Wednesday, 9 February 2011

skint...aber...

I remember not long after living in Berlin, A friend once took me to rote rose. We’d just left a fairly glamorous party in mitte, and were looking for a local night cap in kreuzberg at five in the morning. It would be funny there. he said. I’m not even sure I really wanted to keep drinking. It would probably be more truthful to say I was avoiding going home.


When we walked in, there weren’t so many people. We sat at a table. He asked me what I wanted to drink, and looking at the grim decor and grimmer people, all I wanted was water.. Two boys were poised on the brink of fighting. An old woman on her own was staring hard at the nicotine stained walls. A man rambled to himself. Even the bar staff looked angry. I drank my tap water quickly and looked at my friend, who without a word, drained his drink . We left. We were silent walking the two blocks until we had to part ways. He said “ it can be funny there sometimes...”

Until something in my eyes made him trail off.


=======


When I first went with him to his new place, just past the boundaries of the up side of his up and coming district, I remember mentally marking the building, by its placement between a triad of the kind of tacky looking bars you would probably only suggest going to, if you were joking. On the corner opposite his was a bar named Korner (yes spelled with a cheeky k). Each time I passed it and the others, I thought of how we would most likely never venture in. Its like the kneipe next door to mine, the one I would like to check out, but intimidated by the midday alcoholics stumbling in, am never brave enough to dare.

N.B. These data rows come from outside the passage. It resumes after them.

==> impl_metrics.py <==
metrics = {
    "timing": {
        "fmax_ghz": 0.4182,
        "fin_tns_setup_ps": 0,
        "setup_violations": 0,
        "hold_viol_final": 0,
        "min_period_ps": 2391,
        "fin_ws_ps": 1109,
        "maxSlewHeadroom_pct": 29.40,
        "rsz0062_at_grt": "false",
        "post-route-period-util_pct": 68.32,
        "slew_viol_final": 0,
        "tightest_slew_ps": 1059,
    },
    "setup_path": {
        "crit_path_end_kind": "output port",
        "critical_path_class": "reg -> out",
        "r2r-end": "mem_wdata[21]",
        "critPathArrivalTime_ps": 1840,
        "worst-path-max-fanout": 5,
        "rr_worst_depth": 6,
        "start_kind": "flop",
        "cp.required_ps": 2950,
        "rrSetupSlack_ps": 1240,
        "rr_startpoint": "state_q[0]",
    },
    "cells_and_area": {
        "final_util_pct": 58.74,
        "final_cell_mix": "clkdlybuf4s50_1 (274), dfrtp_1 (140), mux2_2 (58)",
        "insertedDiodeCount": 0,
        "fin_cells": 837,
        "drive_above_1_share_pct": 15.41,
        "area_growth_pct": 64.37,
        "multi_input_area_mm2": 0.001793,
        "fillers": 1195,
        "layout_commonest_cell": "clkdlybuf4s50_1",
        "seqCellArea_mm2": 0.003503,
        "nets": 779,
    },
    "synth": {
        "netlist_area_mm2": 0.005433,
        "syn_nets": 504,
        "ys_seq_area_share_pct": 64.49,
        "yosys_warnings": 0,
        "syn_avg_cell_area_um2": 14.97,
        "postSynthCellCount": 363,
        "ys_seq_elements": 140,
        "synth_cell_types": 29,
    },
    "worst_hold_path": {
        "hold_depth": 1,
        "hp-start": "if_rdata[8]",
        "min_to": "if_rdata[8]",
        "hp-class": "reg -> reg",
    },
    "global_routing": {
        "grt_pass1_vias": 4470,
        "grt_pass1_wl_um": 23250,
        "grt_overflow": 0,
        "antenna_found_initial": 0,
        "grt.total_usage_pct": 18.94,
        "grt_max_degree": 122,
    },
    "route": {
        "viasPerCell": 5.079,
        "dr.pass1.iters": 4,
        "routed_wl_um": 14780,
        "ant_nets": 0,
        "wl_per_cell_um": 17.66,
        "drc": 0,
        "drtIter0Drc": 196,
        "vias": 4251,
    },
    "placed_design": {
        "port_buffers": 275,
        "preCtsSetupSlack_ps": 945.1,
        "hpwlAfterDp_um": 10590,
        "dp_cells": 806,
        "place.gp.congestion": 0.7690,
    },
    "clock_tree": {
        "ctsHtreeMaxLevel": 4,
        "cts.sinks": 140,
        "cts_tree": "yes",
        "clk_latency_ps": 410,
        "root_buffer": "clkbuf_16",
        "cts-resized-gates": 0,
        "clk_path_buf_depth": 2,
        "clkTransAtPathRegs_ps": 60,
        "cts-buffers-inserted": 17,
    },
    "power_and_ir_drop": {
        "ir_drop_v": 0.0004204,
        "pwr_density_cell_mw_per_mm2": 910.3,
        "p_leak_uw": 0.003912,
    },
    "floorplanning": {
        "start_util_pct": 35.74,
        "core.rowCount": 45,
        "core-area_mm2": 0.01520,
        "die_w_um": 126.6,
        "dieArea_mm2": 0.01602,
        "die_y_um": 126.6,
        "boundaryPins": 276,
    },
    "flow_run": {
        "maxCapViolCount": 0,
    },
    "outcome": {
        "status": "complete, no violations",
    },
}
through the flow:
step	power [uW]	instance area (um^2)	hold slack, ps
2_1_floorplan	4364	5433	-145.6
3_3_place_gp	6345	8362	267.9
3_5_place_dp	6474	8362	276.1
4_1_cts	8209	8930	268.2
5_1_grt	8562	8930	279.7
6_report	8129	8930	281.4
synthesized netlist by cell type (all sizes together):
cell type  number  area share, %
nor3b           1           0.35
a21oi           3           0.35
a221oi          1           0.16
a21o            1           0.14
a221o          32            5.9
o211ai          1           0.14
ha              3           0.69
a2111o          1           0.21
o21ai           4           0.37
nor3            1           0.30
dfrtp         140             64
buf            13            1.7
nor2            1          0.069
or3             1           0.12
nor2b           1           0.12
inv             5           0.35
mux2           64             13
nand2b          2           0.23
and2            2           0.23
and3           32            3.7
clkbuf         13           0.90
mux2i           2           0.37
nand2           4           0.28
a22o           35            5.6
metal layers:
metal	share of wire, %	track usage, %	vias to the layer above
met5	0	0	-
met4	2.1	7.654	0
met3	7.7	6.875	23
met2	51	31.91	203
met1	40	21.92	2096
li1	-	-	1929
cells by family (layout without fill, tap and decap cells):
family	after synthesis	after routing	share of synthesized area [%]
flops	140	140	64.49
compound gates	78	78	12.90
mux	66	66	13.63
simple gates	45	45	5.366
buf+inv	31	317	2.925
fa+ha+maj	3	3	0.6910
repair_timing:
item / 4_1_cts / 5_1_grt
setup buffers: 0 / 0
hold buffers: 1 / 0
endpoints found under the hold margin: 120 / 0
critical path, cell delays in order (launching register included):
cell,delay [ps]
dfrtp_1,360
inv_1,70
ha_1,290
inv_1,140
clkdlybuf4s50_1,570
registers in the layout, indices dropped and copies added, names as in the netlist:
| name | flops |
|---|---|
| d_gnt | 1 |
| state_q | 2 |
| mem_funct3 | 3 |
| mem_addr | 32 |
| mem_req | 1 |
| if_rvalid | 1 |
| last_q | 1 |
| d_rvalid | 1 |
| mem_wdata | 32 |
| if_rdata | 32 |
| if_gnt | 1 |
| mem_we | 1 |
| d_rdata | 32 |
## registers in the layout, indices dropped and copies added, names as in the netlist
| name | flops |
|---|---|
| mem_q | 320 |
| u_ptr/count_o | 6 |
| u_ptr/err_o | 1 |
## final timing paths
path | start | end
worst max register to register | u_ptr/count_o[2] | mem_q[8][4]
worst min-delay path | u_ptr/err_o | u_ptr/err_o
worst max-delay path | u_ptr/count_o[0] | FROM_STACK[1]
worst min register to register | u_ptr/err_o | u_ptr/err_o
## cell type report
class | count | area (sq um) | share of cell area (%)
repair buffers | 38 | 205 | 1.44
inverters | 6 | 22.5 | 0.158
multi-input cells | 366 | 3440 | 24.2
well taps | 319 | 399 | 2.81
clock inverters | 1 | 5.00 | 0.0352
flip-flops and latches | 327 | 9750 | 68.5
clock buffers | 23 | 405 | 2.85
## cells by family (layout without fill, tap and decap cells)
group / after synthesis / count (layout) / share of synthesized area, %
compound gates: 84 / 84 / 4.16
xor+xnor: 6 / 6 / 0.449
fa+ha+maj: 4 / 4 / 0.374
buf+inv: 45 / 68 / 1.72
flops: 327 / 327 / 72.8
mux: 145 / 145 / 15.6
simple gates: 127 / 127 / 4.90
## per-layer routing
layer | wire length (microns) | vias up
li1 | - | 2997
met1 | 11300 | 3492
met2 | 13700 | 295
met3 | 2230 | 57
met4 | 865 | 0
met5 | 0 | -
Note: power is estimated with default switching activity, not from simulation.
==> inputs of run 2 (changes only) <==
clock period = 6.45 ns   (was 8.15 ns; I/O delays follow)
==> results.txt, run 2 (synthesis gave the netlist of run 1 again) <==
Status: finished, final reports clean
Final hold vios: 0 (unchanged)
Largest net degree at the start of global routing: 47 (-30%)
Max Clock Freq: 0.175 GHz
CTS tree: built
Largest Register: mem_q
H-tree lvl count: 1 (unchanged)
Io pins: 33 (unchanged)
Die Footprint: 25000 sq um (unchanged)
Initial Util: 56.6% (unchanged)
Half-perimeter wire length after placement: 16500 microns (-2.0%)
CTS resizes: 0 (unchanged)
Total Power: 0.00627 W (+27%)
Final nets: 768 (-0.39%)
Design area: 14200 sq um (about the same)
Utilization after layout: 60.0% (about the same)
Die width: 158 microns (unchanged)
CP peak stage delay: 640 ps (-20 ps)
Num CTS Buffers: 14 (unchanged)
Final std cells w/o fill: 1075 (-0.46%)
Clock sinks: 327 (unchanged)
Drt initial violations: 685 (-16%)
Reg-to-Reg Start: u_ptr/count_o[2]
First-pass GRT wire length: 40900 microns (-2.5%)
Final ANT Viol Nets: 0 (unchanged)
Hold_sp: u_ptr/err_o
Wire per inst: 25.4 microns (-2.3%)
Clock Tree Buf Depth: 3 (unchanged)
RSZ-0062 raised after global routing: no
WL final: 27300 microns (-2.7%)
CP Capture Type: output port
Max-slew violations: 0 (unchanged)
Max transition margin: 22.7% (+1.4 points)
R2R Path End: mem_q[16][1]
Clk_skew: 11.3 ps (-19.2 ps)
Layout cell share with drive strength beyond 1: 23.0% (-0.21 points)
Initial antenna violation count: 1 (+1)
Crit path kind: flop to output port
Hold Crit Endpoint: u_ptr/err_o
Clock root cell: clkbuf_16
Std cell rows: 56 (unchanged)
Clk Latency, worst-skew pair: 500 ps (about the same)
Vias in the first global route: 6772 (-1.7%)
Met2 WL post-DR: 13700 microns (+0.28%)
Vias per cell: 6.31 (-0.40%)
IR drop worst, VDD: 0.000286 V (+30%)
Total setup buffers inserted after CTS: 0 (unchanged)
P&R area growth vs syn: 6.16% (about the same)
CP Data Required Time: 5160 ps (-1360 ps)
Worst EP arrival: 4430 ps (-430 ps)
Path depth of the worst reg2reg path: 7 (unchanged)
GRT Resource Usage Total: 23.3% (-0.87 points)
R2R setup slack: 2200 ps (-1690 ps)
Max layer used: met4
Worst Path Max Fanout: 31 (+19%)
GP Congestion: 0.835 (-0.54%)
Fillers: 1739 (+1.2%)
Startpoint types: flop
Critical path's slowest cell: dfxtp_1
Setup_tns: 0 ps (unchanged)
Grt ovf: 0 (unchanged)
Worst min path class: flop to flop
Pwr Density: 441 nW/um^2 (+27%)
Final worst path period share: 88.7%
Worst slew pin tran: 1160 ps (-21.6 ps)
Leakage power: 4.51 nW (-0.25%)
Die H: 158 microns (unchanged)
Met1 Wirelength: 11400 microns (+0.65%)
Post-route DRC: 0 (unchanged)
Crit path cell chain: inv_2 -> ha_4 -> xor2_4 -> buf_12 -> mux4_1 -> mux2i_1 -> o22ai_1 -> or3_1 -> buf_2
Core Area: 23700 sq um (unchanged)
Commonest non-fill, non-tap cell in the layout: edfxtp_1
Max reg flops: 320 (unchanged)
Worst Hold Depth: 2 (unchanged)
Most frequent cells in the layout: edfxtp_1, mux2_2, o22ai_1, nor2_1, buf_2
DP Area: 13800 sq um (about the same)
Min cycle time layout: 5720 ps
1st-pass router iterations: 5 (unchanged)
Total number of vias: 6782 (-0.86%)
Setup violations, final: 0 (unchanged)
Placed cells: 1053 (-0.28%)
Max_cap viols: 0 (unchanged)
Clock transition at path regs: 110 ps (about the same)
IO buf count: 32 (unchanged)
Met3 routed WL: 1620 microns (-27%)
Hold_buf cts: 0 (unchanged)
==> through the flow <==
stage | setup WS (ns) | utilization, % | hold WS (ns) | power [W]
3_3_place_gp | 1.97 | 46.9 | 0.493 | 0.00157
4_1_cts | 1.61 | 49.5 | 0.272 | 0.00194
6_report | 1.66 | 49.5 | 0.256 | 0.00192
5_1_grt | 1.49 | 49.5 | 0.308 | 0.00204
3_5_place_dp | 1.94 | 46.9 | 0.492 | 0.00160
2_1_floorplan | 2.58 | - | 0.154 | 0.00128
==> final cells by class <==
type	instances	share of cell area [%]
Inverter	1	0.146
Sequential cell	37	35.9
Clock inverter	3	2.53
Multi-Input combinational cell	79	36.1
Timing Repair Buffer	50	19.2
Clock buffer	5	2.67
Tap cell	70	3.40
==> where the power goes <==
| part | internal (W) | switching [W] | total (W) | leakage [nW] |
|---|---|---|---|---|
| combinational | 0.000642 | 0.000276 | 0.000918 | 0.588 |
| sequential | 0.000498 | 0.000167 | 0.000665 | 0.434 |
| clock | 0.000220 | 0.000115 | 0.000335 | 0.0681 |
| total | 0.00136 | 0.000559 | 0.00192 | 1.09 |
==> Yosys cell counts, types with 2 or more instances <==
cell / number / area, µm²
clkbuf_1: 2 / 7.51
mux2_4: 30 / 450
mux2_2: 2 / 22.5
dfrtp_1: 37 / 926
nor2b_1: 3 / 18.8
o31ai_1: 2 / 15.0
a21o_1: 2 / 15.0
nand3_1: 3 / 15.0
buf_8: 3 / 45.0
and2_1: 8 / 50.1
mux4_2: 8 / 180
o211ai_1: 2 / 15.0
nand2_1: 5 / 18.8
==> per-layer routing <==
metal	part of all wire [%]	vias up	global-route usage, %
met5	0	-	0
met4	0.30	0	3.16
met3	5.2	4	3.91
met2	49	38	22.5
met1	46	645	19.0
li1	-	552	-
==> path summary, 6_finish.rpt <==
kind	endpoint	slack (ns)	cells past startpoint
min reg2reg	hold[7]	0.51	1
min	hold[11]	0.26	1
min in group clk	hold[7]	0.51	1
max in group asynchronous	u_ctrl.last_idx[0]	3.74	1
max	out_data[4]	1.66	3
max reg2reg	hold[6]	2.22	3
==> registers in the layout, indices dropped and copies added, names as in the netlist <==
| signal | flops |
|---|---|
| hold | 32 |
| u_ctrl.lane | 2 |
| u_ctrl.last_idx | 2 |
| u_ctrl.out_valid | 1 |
$ cat config.mk
export PLATFORM = sky130hd
export DESIGN_NAME = clock_time_core
export DESIGN_NICKNAME = d
export VERILOG_FILES = /design/src/rtl/clock_time_core.sv
export SDC_FILE = /design/constraint.sdc
export NUM_CORES = 1
export LEC_CHECK = 0
export BUFFER_PORTS_ARGS = -buffer_cell sky130_fd_sc_hd__buf_2
export CORE_MARGIN = 4
export CORE_UTILIZATION = 62
export CTS_CLUSTER_SIZE = 16
export DETAILED_ROUTE_END_ITERATION = 7
export GPL_TIMING_DRIVEN = 1
export PLACE_DENSITY = 0.85
export SYNTH_ARGS = -nofsm -noshare
export SYNTH_HDL_FRONTEND = slang
export SYNTH_SLANG_ARGS = --single-unit
export TNS_END_PERCENT = 20
$ cat constraint.sdc
create_clock -name clk -period 3.7 [get_ports clk]
set_input_delay 1.11 -clock clk [delete_from_list [all_inputs] [get_ports clk]]
set_output_delay 1.11 -clock clk [all_outputs]
set_load 0.05 [all_outputs]
<file path="config.mk">
export PLATFORM = sky130hd
export DESIGN_NAME = fetch_unit
export DESIGN_NICKNAME = d
export VERILOG_FILES = /design/src/rtl/fetch_unit.sv
export SDC_FILE = /design/constraint.sdc
export NUM_CORES = 1
export LEC_CHECK = 0
export BUFFER_PORTS_ARGS = -buffer_cell sky130_fd_sc_hd__buf_2
export CAP_MARGIN = 5
export CORE_UTILIZATION = 35
export CTS_CLUSTER_SIZE = 40
export DETAILED_ROUTE_END_ITERATION = 16
export SLEW_MARGIN = 30
export SYNTH_ARGS = -nofsm -noshare
export SYNTH_HDL_FRONTEND = slang
export SYNTH_SLANG_ARGS = --single-unit
export TNS_END_PERCENT = 100
</file>
<file path="constraint.sdc">
create_clock -name CLK -period 2.87 [get_ports CLK]
set_input_delay 0.574 -clock CLK [delete_from_list [all_inputs] [get_ports CLK]]
set_output_delay 0.574 -clock CLK [all_outputs]
set_load 0.02 [all_outputs]
</file>
File: src/rtl/prog_loader.sv
// rtl/prog_loader.sv - loads a checksummed byte stream into program memory, then releases the CPU
module prog_loader #(
  parameter int DEPTH = 32,
  parameter int AW    = 5,
  parameter int DW    = 8
) (
  input  logic          clk,
  input  logic          rst,
  input  logic          start,
  input  logic          halt,
  output logic          cpu_run,
  output logic          busy,
  output logic          done,
  output logic          error,
  output logic [AW:0]   count,
  prog_loader_if.slave  bus
);

  typedef enum logic [2:0] {
    IDLE  = 3'd0,
    LOAD  = 3'd1,
    CHECK = 3'd2,
    RUN   = 3'd3,
    ERROR = 3'd4
  } state_e;

  localparam logic [AW:0] DEPTH_C = (AW+1)'(DEPTH);

  state_e        state_q;
  logic [AW:0]   count_q;
  logic [DW-1:0] sum_q;
  logic [DW-1:0] chk_q;
  logic          mem_wr_q;
  logic [AW-1:0] mem_addr_q;
  logic [DW-1:0] mem_data_q;
  logic          done_q;
  logic [DW-1:0] total_d;

  // the checksum byte is chosen so the whole stream sums to zero
  assign total_d = sum_q + chk_q;

  always_ff @(posedge clk or negedge rst) begin
    if (!rst) begin
      state_q    <= IDLE;
      count_q    <= '0;
      sum_q      <= '0;
      chk_q      <= '0;
      mem_wr_q   <= 1'b0;
      mem_addr_q <= '0;
      mem_data_q <= '0;
      done_q     <= 1'b0;
    end else begin
      mem_wr_q <= 1'b0;
      done_q   <= 1'b0;
      case (state_q)
        IDLE, ERROR: begin
          if (start) begin
            state_q <= LOAD;
            count_q <= '0;
            sum_q   <= '0;
          end
        end
        LOAD: begin
          if (bus.s_valid) begin
            if (bus.s_last) begin
              chk_q   <= bus.s_data;
              state_q <= CHECK;
            end else if (count_q == DEPTH_C) begin
              state_q <= ERROR;
            end else begin
              mem_wr_q   <= 1'b1;
              mem_addr_q <= count_q[AW-1:0];
              mem_data_q <= bus.s_data;
              count_q    <= count_q + 1'b1;
              sum_q      <= sum_q + bus.s_data;
            end
          end
        end
        CHECK: state_q <= (total_d == '0) ? RUN : ERROR;
        RUN: begin
          if (halt) begin
            state_q <= IDLE;
            done_q  <= 1'b1;
          end
        end
        default: state_q <= IDLE;
      endcase
    end
  end

  assign bus.s_ready  = (state_q == LOAD);
  assign bus.mem_wr   = mem_wr_q;
  assign bus.mem_addr = mem_addr_q;
  assign bus.mem_data = mem_data_q;
  assign busy         = (state_q == LOAD) || (state_q == CHECK);
  assign cpu_run      = (state_q == RUN);
  assign error        = (state_q == ERROR);
  assign done         = done_q;
  assign count        = count_q;

endmodule

File: src/flat_wrapper.sv
// flat-port wrapper written by rule: the top's interface ports become plain ports
module prog_loader_flat 
#(
  parameter int DEPTH = 32,
  parameter int AW    = 5,
  parameter int DW    = 8
)
  (clk, rst, start, halt, cpu_run, busy, done, error, count, bus_s_valid, bus_s_data, bus_s_last, bus_s_ready, bus_mem_wr, bus_mem_addr, bus_mem_data);
  prog_loader_if #(.AW(AW), .DW(DW)) bus_i ();
  input  logic clk;
  input  logic rst;
  input  logic start;
  input  logic halt;
  output logic cpu_run;
  output logic busy;
  output logic done;
  output logic error;
  output logic [AW:0] count;
  input wire logic [$bits(bus_i.s_valid)-1:0] bus_s_valid;
  input wire logic [$bits(bus_i.s_data)-1:0] bus_s_data;
  input wire logic [$bits(bus_i.s_last)-1:0] bus_s_last;
  output wire logic [$bits(bus_i.s_ready)-1:0] bus_s_ready;
  output wire logic [$bits(bus_i.mem_wr)-1:0] bus_mem_wr;
  output wire logic [$bits(bus_i.mem_addr)-1:0] bus_mem_addr;
  output wire logic [$bits(bus_i.mem_data)-1:0] bus_mem_data;
  assign bus_i.s_valid = bus_s_valid;
  assign bus_i.s_data = bus_s_data;
  assign bus_i.s_last = bus_s_last;
  assign bus_s_ready = bus_i.s_ready;
  assign bus_mem_wr = bus_i.mem_wr;
  assign bus_mem_addr = bus_i.mem_addr;
  assign bus_mem_data = bus_i.mem_data;
  prog_loader #(.DEPTH(DEPTH), .AW(AW), .DW(DW)) u_core (.clk(clk), .rst(rst), .start(start), .halt(halt), .cpu_run(cpu_run), .busy(busy), .done(done), .error(error), .count(count), .bus(bus_i));
endmodule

Months later, for reasons I won’t explain, we are walking right into one of these very bars. A cheery blonde in a lame dress stamps my hand, London all over her accent. On we go into the heaving throng, Hipsters all of them. No one over the age of thirty. The music and conversationg at full volume. For the first half hour or so, all I can hear around me, is english.


He and I have both lived in Berlin for some time, before that we lived in London. Surveying our surroundings, trying to make sense of it all, our eyes meet and then almost silmultaneously we say “ this is like… Shoreditch?”



I overhear someeone say “ they have old people serving???”


The bar staff do look ancient. The joke more than anyone is on them. Most likely paid no more than a regular shift, but with a heavier workload. They are pushed by a less than patient crowd, continuing to ask for drinks they do not have, while most likely leaving no tips. The joke in fact, is possibly also over their head. But what is the joke?


A super trashy setting for young privileged decadence. A hipster party in a kneipe, in the middle of nowhere, with old bar staff! Fantasticaly ironic Isn’t it? Its like….


flash gentrification.



The bar, the area. gentrified for one night only! Don’t miss out!



So here’s what I’m wondering.


when did irony become such a cherished characteristic?


When did irony become so synonmous, with cool?



My old local in london, the dolphin, had much of a smiliar formula. Take an old grotty pub, much loved by locals who are actually from the area, and have the odd night with hip dj’s and their followers, to mash it all up. I did love it for this. But when I took friends there up from brighton, they kept saying it didn’t at all seem like my kind of pub,. I liked that, but I also worried that they had called my bluff.

Was the reality that there were only so much of real that I wanted.? Because if I really wanted east london authentic, why would I never go to the wetherspoons on the street across?


I’m not entirely sure, but as for this kneipe party we went to, all I can say is, it did end up being a brilliant night out. And there is no irony in that. So maybe the truth of it is, when the party is a great party, where it is, is of no relevance at all.